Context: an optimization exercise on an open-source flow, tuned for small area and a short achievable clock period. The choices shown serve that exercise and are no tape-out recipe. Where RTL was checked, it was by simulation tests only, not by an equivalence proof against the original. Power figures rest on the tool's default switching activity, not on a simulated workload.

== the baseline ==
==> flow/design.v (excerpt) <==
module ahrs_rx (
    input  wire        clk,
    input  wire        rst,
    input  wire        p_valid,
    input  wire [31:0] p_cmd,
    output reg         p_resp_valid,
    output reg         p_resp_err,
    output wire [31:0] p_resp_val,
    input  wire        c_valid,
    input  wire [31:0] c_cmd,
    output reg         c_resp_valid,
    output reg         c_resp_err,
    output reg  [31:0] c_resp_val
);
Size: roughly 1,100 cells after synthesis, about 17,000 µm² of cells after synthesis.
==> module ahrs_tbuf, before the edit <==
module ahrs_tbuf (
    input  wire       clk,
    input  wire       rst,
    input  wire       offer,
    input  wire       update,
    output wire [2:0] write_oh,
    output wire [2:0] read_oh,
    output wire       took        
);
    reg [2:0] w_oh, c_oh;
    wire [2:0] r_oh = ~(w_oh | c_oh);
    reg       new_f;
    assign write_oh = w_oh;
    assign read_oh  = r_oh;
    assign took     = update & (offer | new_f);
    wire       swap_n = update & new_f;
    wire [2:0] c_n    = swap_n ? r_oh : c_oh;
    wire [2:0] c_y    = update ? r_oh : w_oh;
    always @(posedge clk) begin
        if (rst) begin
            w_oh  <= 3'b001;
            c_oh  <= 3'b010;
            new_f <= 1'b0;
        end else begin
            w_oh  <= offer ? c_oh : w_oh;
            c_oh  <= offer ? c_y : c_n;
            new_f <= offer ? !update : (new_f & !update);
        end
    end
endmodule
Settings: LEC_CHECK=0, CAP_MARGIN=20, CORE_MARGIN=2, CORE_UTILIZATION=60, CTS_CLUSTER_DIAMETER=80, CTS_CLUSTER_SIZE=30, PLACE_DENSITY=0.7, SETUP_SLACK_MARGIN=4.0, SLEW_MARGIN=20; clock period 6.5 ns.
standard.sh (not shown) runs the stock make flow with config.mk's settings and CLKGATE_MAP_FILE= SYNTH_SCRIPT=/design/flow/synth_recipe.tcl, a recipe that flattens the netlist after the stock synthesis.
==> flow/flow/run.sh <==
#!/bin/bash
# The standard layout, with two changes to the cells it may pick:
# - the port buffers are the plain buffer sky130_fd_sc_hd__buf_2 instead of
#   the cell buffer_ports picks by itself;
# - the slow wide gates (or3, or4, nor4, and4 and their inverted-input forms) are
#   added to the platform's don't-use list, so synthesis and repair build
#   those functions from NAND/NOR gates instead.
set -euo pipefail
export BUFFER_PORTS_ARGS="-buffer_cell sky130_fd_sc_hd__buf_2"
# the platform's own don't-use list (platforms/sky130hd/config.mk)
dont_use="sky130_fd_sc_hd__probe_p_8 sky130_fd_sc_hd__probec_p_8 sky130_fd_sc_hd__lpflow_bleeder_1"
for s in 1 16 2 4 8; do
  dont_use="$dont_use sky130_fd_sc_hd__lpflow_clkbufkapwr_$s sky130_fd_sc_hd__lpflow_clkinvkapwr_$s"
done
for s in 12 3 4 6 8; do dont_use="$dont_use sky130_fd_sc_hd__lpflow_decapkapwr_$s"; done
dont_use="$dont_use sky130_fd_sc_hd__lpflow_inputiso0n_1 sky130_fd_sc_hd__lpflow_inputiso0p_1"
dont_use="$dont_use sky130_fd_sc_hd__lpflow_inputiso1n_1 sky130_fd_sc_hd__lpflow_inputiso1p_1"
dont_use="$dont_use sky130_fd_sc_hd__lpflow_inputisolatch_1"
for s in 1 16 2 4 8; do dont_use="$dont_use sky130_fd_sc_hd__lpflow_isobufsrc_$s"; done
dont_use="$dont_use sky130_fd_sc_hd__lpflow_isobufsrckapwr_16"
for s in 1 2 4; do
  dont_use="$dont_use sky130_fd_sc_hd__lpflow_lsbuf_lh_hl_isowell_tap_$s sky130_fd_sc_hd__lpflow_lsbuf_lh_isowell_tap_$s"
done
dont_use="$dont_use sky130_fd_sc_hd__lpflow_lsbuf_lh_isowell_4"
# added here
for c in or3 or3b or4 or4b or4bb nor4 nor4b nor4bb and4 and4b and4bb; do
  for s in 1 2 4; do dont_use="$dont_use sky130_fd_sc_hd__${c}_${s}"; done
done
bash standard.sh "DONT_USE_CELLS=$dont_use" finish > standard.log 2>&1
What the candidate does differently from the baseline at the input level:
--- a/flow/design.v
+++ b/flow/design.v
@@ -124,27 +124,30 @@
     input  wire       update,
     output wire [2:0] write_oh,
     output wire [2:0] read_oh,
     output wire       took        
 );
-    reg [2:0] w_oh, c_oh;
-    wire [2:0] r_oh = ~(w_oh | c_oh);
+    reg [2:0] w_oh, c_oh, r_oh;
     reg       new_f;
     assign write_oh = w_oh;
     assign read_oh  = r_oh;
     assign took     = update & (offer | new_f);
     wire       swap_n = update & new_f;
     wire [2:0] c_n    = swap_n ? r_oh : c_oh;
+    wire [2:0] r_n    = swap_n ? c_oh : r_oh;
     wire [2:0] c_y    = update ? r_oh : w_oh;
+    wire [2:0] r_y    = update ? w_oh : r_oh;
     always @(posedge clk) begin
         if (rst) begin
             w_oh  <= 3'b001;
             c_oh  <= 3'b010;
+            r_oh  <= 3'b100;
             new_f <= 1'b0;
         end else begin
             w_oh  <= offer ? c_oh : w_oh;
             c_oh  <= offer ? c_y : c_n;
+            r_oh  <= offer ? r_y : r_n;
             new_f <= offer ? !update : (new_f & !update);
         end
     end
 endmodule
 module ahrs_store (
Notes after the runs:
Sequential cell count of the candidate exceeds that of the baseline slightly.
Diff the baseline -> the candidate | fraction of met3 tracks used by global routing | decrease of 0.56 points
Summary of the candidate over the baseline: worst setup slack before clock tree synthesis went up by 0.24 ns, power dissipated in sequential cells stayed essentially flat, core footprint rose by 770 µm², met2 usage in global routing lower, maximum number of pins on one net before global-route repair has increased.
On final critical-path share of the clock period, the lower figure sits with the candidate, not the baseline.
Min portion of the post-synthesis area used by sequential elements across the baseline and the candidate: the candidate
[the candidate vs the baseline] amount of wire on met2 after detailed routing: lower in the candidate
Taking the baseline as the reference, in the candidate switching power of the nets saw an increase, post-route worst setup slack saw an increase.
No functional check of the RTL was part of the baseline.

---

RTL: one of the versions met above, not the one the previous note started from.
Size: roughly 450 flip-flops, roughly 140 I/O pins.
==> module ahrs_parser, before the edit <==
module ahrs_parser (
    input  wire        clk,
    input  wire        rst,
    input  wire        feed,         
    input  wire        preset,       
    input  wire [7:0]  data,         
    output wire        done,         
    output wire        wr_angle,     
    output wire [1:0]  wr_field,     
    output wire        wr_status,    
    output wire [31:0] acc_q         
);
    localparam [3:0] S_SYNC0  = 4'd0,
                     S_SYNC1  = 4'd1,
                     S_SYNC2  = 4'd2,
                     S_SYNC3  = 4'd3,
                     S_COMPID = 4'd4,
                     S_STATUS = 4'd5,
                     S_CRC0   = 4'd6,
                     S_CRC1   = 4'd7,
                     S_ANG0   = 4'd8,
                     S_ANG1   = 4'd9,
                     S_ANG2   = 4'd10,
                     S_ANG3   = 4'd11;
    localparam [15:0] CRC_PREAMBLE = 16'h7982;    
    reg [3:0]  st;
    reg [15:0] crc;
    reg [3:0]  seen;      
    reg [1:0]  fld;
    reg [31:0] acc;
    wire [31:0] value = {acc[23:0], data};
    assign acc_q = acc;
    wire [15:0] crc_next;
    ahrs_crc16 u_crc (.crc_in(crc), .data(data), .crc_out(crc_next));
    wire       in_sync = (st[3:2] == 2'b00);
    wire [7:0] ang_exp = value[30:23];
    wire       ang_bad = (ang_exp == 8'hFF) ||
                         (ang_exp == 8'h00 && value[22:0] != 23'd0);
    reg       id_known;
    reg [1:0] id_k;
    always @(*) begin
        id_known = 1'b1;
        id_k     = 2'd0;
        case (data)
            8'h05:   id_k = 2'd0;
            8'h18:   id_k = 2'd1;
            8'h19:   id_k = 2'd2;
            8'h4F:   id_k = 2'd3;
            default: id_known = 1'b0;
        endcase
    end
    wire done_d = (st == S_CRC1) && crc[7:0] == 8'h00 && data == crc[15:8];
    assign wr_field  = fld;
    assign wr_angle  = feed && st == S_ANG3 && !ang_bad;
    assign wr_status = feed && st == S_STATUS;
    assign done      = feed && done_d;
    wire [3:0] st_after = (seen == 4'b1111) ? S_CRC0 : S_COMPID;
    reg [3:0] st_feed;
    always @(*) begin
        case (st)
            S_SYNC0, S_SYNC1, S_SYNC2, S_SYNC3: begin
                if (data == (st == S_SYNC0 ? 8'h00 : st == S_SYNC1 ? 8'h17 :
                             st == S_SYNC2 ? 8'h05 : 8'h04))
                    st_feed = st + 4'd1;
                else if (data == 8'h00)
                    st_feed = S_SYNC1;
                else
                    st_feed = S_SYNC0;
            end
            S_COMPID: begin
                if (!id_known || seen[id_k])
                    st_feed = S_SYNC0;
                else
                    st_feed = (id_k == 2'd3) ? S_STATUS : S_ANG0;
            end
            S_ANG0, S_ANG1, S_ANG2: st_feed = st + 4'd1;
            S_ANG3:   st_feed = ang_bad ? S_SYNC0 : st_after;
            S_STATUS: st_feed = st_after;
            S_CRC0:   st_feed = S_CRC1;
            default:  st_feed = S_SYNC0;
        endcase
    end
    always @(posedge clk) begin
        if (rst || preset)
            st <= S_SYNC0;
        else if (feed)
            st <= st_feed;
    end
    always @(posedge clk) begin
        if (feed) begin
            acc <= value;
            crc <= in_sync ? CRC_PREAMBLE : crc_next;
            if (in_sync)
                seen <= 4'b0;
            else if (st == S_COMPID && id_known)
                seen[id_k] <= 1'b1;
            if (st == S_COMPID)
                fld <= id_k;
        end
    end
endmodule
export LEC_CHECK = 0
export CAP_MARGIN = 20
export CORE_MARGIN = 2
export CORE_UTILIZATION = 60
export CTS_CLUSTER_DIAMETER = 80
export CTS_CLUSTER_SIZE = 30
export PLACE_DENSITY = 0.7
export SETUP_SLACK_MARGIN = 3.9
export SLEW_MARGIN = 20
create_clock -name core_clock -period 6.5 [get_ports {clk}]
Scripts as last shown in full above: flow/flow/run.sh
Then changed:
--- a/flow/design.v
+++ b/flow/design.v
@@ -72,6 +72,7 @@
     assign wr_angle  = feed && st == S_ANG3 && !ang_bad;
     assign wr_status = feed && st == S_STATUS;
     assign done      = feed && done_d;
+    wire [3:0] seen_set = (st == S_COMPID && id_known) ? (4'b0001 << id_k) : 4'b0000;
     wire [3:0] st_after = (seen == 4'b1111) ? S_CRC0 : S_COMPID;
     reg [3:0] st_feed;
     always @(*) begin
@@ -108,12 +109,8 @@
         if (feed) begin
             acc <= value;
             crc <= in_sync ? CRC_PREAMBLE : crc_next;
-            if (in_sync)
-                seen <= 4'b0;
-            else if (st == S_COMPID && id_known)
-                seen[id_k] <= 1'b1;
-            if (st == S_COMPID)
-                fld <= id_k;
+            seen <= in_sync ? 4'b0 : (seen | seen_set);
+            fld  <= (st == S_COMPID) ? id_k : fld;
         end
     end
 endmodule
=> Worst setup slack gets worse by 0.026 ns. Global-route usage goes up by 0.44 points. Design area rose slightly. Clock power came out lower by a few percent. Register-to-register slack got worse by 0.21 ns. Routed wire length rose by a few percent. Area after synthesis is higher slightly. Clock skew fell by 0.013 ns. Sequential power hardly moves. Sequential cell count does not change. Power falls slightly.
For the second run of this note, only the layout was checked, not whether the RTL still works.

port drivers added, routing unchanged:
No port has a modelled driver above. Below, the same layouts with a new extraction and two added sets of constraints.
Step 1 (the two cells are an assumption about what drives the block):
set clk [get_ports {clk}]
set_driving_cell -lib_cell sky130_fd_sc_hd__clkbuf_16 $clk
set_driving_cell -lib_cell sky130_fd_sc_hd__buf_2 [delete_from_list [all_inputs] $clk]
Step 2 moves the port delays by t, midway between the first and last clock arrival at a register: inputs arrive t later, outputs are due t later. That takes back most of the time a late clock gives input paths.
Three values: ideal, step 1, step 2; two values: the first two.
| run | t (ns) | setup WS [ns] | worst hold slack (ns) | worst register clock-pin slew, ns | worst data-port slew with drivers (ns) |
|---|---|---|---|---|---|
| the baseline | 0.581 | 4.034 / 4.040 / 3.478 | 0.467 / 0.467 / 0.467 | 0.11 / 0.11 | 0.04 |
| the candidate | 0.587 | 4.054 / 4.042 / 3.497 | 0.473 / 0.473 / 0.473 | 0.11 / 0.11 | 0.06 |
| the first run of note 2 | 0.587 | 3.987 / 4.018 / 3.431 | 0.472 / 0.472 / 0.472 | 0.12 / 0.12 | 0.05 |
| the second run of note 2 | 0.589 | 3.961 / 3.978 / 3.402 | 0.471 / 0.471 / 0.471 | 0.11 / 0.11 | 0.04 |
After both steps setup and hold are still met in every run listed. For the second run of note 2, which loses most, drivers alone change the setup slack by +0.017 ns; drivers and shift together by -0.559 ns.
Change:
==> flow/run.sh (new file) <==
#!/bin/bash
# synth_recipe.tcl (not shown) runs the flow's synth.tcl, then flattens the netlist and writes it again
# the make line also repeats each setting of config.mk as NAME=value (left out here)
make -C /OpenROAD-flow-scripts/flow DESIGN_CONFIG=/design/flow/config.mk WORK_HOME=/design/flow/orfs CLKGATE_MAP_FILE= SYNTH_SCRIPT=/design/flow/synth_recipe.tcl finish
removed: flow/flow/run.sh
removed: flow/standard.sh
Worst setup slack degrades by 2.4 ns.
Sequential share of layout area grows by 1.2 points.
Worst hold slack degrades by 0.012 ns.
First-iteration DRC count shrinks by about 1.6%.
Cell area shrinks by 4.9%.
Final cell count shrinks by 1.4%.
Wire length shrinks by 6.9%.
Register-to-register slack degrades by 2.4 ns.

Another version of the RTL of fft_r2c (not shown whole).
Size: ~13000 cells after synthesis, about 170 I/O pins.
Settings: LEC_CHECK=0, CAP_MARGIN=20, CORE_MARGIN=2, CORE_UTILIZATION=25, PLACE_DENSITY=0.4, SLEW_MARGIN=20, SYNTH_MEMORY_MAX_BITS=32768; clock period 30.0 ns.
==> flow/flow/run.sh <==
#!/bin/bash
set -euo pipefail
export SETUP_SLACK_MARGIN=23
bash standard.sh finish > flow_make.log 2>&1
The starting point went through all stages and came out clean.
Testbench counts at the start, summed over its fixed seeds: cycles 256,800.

=====

■ **Exercise**
The lines to return begin at the first line of the records and end at the line holding "Size: roughly 1,100"; please return them exactly, including both, and nothing beyond.

■ **Result of this exercise**
Context: an optimization exercise on an open-source flow, tuned for small area and a short achievable clock period. The choices shown serve that exercise and are no tape-out recipe. Where RTL was checked, it was by simulation tests only, not by an equivalence proof against the original. Power figures rest on the tool's default switching activity, not on a simulated workload.

== the baseline ==
==> flow/design.v (excerpt) <==
module ahrs_rx (
    input  wire        clk,
    input  wire        rst,
    input  wire        p_valid,
    input  wire [31:0] p_cmd,
    output reg         p_resp_valid,
    output reg         p_resp_err,
    output wire [31:0] p_resp_val,
    input  wire        c_valid,
    input  wire [31:0] c_cmd,
    output reg         c_resp_valid,
    output reg         c_resp_err,
    output reg  [31:0] c_resp_val
);
Size: roughly 1,100 cells after synthesis, about 17,000 µm² of cells after synthesis.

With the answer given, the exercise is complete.